BEGIN

--- src/rtl/aud_pkg.sv ---
// Shared types for the audio session sequencer: session states, key bundle and
// the key-priority resolver.
package aud_pkg;

  localparam int unsigned AUD_ADDR_W = 20;

  typedef enum logic [2:0] {
    S_IDLE       = 3'd0,
    S_REC        = 3'd1,
    S_REC_PAUSE  = 3'd2,
    S_PLAY       = 3'd3,
    S_PLAY_PAUSE = 3'd4
  } aud_sess_e;

  typedef struct packed {
    logic play;
    logic rec;
    logic pause;
    logic stop;
  } aud_keys_t;

  // Keeps only the highest-priority key (stop > pause > rec > play).
  function automatic aud_keys_t aud_key_prio(input aud_keys_t k);
    aud_keys_t r;
    r = '0;
    if (k.stop)       r.stop  = 1'b1;
    else if (k.pause) r.pause = 1'b1;
    else if (k.rec)   r.rec   = 1'b1;
    else if (k.play)  r.play  = 1'b1;
    return r;
  endfunction

endpackage

--- src/rtl/aud_sram_port_mux.sv ---
// Registered SRAM address / write-enable mux: the recorder owns the port while a
// recording session (active or paused) exists, the player otherwise.
module aud_sram_port_mux
  import aud_pkg::*;
#(
  parameter int unsigned ADDR_W = AUD_ADDR_W
) (
  input  logic              i_clk,
  input  logic              i_rst,
  input  aud_sess_e         i_state,
  input  logic [ADDR_W-1:0] i_rec_addr,
  input  logic              i_rec_wr,
  input  logic [ADDR_W-1:0] i_play_addr,
  output logic [ADDR_W-1:0] o_sram_addr,
  output logic              o_sram_we_n
);

  logic [ADDR_W-1:0] sram_addr_d, sram_addr_q;
  logic              sram_we_n_d, sram_we_n_q;

  always_comb begin
    sram_addr_d = i_play_addr;
    sram_we_n_d = 1'b1;
    if (i_state == S_REC || i_state == S_REC_PAUSE) begin
      sram_addr_d = i_rec_addr;
      sram_we_n_d = ~((i_state == S_REC) && i_rec_wr);
    end
  end

  always_ff @(posedge i_clk) begin
    if (i_rst) begin
      sram_addr_q <= '0;
      sram_we_n_q <= 1'b1;
    end else begin
      sram_addr_q <= sram_addr_d;
      sram_we_n_q <= sram_we_n_d;
    end
  end

  assign o_sram_addr = sram_addr_q;
  assign o_sram_we_n = sram_we_n_q;

endmodule
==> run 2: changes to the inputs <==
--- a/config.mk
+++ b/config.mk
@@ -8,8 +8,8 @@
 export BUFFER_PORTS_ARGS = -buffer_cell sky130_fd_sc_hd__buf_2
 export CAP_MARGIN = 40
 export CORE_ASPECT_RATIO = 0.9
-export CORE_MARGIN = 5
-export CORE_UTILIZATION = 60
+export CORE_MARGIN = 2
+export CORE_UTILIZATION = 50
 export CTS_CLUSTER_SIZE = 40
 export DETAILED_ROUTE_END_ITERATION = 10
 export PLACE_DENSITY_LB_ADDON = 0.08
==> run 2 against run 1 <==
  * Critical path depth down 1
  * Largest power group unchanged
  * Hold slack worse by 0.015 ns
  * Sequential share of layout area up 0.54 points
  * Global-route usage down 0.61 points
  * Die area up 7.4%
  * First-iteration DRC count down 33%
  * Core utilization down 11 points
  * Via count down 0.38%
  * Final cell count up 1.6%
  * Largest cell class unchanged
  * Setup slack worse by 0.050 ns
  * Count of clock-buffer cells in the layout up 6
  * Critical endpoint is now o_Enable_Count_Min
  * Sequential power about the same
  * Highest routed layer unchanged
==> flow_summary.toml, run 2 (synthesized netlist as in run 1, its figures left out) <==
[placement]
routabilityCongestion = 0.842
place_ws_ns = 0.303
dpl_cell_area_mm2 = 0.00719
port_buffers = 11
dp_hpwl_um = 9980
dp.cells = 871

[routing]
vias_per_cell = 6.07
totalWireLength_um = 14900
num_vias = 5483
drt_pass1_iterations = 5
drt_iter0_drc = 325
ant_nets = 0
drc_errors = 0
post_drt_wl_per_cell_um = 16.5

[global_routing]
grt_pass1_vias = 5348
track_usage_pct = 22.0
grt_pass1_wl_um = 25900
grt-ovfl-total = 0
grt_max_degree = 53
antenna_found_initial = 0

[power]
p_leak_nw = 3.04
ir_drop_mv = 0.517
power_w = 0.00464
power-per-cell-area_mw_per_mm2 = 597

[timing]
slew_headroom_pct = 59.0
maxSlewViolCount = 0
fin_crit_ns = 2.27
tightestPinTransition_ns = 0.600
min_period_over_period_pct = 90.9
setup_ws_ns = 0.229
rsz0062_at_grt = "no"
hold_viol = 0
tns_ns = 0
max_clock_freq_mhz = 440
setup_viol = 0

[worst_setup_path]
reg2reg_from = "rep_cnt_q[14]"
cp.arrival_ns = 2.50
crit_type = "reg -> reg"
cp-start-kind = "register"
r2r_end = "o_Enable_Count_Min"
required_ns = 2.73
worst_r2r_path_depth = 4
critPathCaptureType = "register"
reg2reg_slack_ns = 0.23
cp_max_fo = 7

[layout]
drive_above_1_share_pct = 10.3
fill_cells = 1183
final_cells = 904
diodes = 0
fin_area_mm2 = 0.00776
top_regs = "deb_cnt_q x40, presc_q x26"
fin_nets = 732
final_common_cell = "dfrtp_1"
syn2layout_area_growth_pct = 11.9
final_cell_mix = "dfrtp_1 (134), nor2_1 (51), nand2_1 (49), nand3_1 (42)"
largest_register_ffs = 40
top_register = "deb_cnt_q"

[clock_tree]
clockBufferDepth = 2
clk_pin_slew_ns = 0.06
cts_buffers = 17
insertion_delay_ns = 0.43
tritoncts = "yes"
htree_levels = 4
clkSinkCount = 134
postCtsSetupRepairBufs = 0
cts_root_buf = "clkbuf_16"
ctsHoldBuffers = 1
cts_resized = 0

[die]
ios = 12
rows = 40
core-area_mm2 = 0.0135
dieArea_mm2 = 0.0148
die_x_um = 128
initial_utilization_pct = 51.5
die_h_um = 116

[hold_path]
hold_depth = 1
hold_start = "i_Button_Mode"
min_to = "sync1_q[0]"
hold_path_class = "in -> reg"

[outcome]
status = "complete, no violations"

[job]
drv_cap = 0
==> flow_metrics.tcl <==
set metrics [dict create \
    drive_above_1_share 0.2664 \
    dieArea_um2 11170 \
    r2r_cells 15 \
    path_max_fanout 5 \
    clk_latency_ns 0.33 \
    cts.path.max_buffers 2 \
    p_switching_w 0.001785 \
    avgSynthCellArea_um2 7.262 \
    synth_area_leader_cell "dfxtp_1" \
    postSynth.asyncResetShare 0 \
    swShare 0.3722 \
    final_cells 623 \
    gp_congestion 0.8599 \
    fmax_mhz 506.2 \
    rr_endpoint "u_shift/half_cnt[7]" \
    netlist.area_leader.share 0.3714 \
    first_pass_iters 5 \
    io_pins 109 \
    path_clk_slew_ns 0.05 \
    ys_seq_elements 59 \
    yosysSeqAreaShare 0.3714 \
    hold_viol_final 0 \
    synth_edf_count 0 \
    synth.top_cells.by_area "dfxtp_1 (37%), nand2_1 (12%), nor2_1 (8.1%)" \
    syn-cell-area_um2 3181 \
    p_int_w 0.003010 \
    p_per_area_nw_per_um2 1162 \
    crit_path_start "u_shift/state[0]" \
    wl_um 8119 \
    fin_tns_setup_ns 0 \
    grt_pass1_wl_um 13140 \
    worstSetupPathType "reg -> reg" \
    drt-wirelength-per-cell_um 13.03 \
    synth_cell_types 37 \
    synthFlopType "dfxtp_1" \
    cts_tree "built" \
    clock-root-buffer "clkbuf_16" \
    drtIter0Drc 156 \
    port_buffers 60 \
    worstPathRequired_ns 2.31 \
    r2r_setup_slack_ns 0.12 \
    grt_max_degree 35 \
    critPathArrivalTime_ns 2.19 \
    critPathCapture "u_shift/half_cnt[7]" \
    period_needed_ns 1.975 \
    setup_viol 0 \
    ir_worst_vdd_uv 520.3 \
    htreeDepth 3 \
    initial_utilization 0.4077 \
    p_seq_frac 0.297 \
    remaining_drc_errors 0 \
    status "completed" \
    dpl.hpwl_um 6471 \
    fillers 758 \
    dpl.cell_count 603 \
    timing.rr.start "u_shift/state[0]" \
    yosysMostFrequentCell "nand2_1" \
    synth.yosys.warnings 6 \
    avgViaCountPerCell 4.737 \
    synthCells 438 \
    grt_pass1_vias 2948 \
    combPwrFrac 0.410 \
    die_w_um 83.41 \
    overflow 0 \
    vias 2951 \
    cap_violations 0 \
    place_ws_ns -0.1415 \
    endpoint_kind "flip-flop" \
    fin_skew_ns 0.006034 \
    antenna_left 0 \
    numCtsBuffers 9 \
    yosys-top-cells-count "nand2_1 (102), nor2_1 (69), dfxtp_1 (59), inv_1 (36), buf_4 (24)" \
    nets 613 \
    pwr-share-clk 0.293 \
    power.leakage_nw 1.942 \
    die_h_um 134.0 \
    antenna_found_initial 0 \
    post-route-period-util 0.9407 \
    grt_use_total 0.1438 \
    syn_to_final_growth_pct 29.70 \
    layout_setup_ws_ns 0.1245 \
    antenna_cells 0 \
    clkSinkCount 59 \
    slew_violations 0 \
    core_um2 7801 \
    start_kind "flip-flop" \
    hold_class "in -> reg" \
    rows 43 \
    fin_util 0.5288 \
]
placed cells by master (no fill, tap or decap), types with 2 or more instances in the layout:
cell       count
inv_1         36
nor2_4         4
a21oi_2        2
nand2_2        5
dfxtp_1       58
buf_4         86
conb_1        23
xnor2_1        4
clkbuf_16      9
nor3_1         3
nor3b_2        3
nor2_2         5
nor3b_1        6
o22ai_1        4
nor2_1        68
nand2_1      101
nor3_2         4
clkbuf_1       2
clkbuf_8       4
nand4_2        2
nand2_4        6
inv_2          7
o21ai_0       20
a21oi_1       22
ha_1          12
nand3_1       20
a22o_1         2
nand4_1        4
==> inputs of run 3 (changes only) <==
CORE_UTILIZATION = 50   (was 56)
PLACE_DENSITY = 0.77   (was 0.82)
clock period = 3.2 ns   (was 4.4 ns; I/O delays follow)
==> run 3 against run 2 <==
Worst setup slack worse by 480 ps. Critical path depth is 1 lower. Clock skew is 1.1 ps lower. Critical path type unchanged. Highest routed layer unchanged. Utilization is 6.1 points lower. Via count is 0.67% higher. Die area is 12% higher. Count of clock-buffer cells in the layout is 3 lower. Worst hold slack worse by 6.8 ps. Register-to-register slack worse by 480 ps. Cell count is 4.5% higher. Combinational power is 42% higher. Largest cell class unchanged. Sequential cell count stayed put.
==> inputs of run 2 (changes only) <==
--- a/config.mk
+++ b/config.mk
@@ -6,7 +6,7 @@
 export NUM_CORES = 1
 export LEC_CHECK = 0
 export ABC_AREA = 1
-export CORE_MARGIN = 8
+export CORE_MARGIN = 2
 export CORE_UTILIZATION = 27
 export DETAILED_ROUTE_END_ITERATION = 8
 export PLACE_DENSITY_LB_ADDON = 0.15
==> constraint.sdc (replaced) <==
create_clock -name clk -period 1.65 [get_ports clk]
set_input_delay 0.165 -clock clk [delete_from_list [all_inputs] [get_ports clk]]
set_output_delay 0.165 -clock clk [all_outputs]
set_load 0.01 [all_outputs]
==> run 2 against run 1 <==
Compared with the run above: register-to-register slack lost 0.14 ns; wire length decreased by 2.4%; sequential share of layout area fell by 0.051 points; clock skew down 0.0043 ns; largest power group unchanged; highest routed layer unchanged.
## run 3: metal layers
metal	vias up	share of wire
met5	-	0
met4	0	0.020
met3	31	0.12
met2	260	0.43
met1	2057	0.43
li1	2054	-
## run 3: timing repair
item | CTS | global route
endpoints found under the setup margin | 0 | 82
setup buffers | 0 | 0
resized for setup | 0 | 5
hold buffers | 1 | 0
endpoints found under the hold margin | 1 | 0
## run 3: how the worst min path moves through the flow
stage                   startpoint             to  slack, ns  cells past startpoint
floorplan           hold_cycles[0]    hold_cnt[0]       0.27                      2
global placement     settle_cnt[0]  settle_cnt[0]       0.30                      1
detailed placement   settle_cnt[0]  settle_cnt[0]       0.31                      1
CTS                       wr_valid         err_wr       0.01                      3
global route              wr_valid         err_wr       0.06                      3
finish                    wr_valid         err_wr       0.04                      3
$ cat config.mk
export PLATFORM = sky130hd
export DESIGN_NAME = seg_scan_driver
export DESIGN_NICKNAME = d
export VERILOG_FILES = /design/src/rtl/seg_scan_driver.sv
export SDC_FILE = /design/constraint.sdc
export NUM_CORES = 1
export LEC_CHECK = 0
export CAP_MARGIN = 25
export CORE_AREA = 2 2 72 74
export CTS_BUF_LIST = sky130_fd_sc_hd__clkbuf_8
export DETAILED_ROUTE_END_ITERATION = 16
export DIE_AREA = 0 0 74 76
export GPL_TIMING_DRIVEN = 0
export PLACE_DENSITY = 0.86
export SYNTH_ARGS = -nofsm -noshare
export SYNTH_HDL_FRONTEND = slang
export SYNTH_SLANG_ARGS = --single-unit
export TNS_END_PERCENT = 50
$ cat constraint.sdc
create_clock -name clk -period 2.9 [get_ports clk]
set_input_delay 0.58 -clock clk [delete_from_list [all_inputs] [get_ports clk]]
set_output_delay 0.58 -clock clk [all_outputs]
set_load 0.05 [all_outputs]
$ cat src/rtl/seg_scan_driver.sv
// seg_scan_driver: multiplexed DIGITS-wide hex display driver.
// A prescaled scan counter steps one digit per PRESCALE cycles. A
// ready/load handshake captures the value to show next. Optional
// leading-zero blanking is included.
// Optional feature macro: SEG_SCAN_DP_EN adds the dp_mask input and the
// dp output (decimal point per digit).
module seg_scan_driver #(
    parameter int DIGITS   = 4,
    parameter int PRESCALE = 1000
) (
    input  logic                  clk,
    input  logic                  rst_n,
    input  logic                  en,
    input  logic                  load,
    input  logic [4*DIGITS-1:0]   value,
    input  logic                  blank_lz,
`ifdef SEG_SCAN_DP_EN
    input  logic [DIGITS-1:0]     dp_mask,
    output logic                  dp,
`endif
    output logic                  ready,
    output logic                  upd_done,
    output logic [DIGITS-1:0]     an,
    output logic [6:0]            seg
);

    localparam int PW = (PRESCALE > 1) ? $clog2(PRESCALE) : 1;
    localparam int IW = (DIGITS > 1) ? $clog2(DIGITS) : 1;
    localparam logic [PW-1:0] PMAX = PW'(PRESCALE - 1);
    localparam logic [IW-1:0] IMAX = IW'(DIGITS - 1);

    logic [PW-1:0]         pcnt;
    logic [IW-1:0]         idx;
    logic [4*DIGITS-1:0]   disp_reg;
    logic [4*DIGITS-1:0]   pend_reg;
    logic                  pend;
    logic                  xfer_d;
    logic                  tick;
    logic                  wrap;
    logic [3:0]            nib;
    logic [DIGITS-1:0]     zero_up;
    logic                  blank_now;
    logic [DIGITS-1:0]     an_next;
`ifdef SEG_SCAN_DP_EN
    logic [DIGITS-1:0]     pend_dp;
    logic [DIGITS-1:0]     disp_dp;
`endif

    // Hex nibble to active-high segments {a,b,c,d,e,f,g}.
    function automatic logic [6:0] hex_decode(input logic [3:0] n);
        case (n)
            4'h0: hex_decode = 7'h7E;
            4'h1: hex_decode = 7'h30;
            4'h2: hex_decode = 7'h6D;
            4'h3: hex_decode = 7'h79;
            4'h4: hex_decode = 7'h33;
            4'h5: hex_decode = 7'h5B;
            4'h6: hex_decode = 7'h5F;
            4'h7: hex_decode = 7'h70;
            4'h8: hex_decode = 7'h7F;
            4'h9: hex_decode = 7'h7B;
            4'hA: hex_decode = 7'h77;
            4'hB: hex_decode = 7'h1F;
            4'hC: hex_decode = 7'h4E;
            4'hD: hex_decode = 7'h3D;
            4'hE: hex_decode = 7'h4F;
            default: hex_decode = 7'h47;
        endcase
    endfunction

    // Handshake: ready is high exactly when no value is pending. A load
    // sampled with ready=1 at a rising edge is accepted. A load sampled with
    // ready=0 is dropped, and the requester must retry later.
    assign ready = ~pend;

    // Slot end and frame end (wrap) strobes; both are qualified by en.
    always_comb begin
        tick = en && (pcnt == PMAX);
        wrap = tick && (idx == IMAX);
    end

    // Prescaler and digit index; both hold while scanning is disabled.
    always_ff @(posedge clk) begin
        if (!rst_n) begin
            pcnt <= '0;
            idx  <= '0;
        end else if (en) begin
            if (tick) begin
                pcnt <= '0;
                idx  <= (idx == IMAX) ? '0 : idx + IW'(1);
            end else begin
                pcnt <= pcnt + PW'(1);
            end
        end
    end

    // Load capture and frame-boundary transfer. A wrap with pend=1 moves
    // the pending value into the display. The pulse is delayed twice so
    // that upd_done lines up with the first registered output of the new
    // digit 0.
    always_ff @(posedge clk) begin
        if (!rst_n) begin
            disp_reg <= '0;
            pend_reg <= '0;
            pend     <= 1'b0;
            xfer_d   <= 1'b0;
            upd_done <= 1'b0;
`ifdef SEG_SCAN_DP_EN
            pend_dp  <= '0;
            disp_dp  <= '0;
`endif
        end else begin
            xfer_d   <= wrap && pend;
            upd_done <= xfer_d;
            if (wrap && pend) begin
                disp_reg <= pend_reg;
                pend     <= 1'b0;
`ifdef SEG_SCAN_DP_EN
                disp_dp  <= pend_dp;
`endif
            end else if (load && !pend) begin
                pend_reg <= value;
                pend     <= 1'b1;
`ifdef SEG_SCAN_DP_EN
                pend_dp  <= dp_mask;
`endif
            end
        end
    end

    // Current nibble, leading-zero map (bit k set when nibbles k..top are
    // all zero), blanking decision and one-hot digit select.
    always_comb begin : sel_logic
        logic run;
        nib     = disp_reg[4*idx +: 4];
        run     = 1'b1;
        zero_up = '0;
        for (int k = DIGITS - 1; k >= 0; k--) begin
            run        = run & (disp_reg[4*k +: 4] == 4'h0);
            zero_up[k] = run;
        end
        blank_now   = blank_lz && (idx != '0) && zero_up[idx];
        an_next     = '0;
        an_next[idx] = 1'b1;
    end

    // Registered display outputs; they go dark on the edge after en drops.
    always_ff @(posedge clk) begin
        if (!rst_n || !en) begin
            an  <= '0;
            seg <= '0;
`ifdef SEG_SCAN_DP_EN
            dp  <= 1'b0;
`endif
        end else begin
            an  <= an_next;
            seg <= blank_now ? 7'h00 : hex_decode(nib);
`ifdef SEG_SCAN_DP_EN
            dp  <= disp_dp[idx];
`endif
        end
    end

endmodule
File: config.mk
export PLATFORM = sky130hd
export DESIGN_NAME = aes_req_arbiter_flat
export DESIGN_NICKNAME = d
export VERILOG_FILES = /design/src/rtl/aes_req_arbiter_if.sv /design/src/rtl/aes_req_arbiter.sv /design/src/flat_wrapper.sv
export SDC_FILE = /design/constraint.sdc
export NUM_CORES = 1
export LEC_CHECK = 0
export ABC_AREA = 1
export BUFFER_PORTS_ARGS = -buffer_cell sky130_fd_sc_hd__clkbuf_2
export CAP_MARGIN = 20
export CORE_AREA = 2 2 308 310
export DETAILED_ROUTE_END_ITERATION = 10
export DIE_AREA = 0 0 310 312
export PLACE_DENSITY_LB_ADDON = 0.1
export SYNTH_ARGS = -nofsm -noshare
export SYNTH_HDL_FRONTEND = slang
export SYNTH_SLANG_ARGS = --single-unit
File: constraint.sdc
create_clock -name clk -period 4 [get_ports clk]
set_clock_uncertainty 0.15 [all_clocks]
set_input_delay 0.6 -clock clk [delete_from_list [all_inputs] [get_ports clk]]
set_output_delay 0.6 -clock clk [all_outputs]
set_load 0.1 [all_outputs]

END

Given the records above, return exactly the lines starting at the line containing "setup_ws_ns = 0.229" and ending at the line containing "[clock_tree]", including both.

setup_ws_ns = 0.229
rsz0062_at_grt = "no"
hold_viol = 0
tns_ns = 0
max_clock_freq_mhz = 440
setup_viol = 0

[worst_setup_path]
reg2reg_from = "rep_cnt_q[14]"
cp.arrival_ns = 2.50
crit_type = "reg -> reg"
cp-start-kind = "register"
r2r_end = "o_Enable_Count_Min"
required_ns = 2.73
worst_r2r_path_depth = 4
critPathCaptureType = "register"
reg2reg_slack_ns = 0.23
cp_max_fo = 7

[layout]
drive_above_1_share_pct = 10.3
fill_cells = 1183
final_cells = 904
diodes = 0
fin_area_mm2 = 0.00776
top_regs = "deb_cnt_q x40, presc_q x26"
fin_nets = 732
final_common_cell = "dfrtp_1"
syn2layout_area_growth_pct = 11.9
final_cell_mix = "dfrtp_1 (134), nor2_1 (51), nand2_1 (49), nand3_1 (42)"
largest_register_ffs = 40
top_register = "deb_cnt_q"

[clock_tree]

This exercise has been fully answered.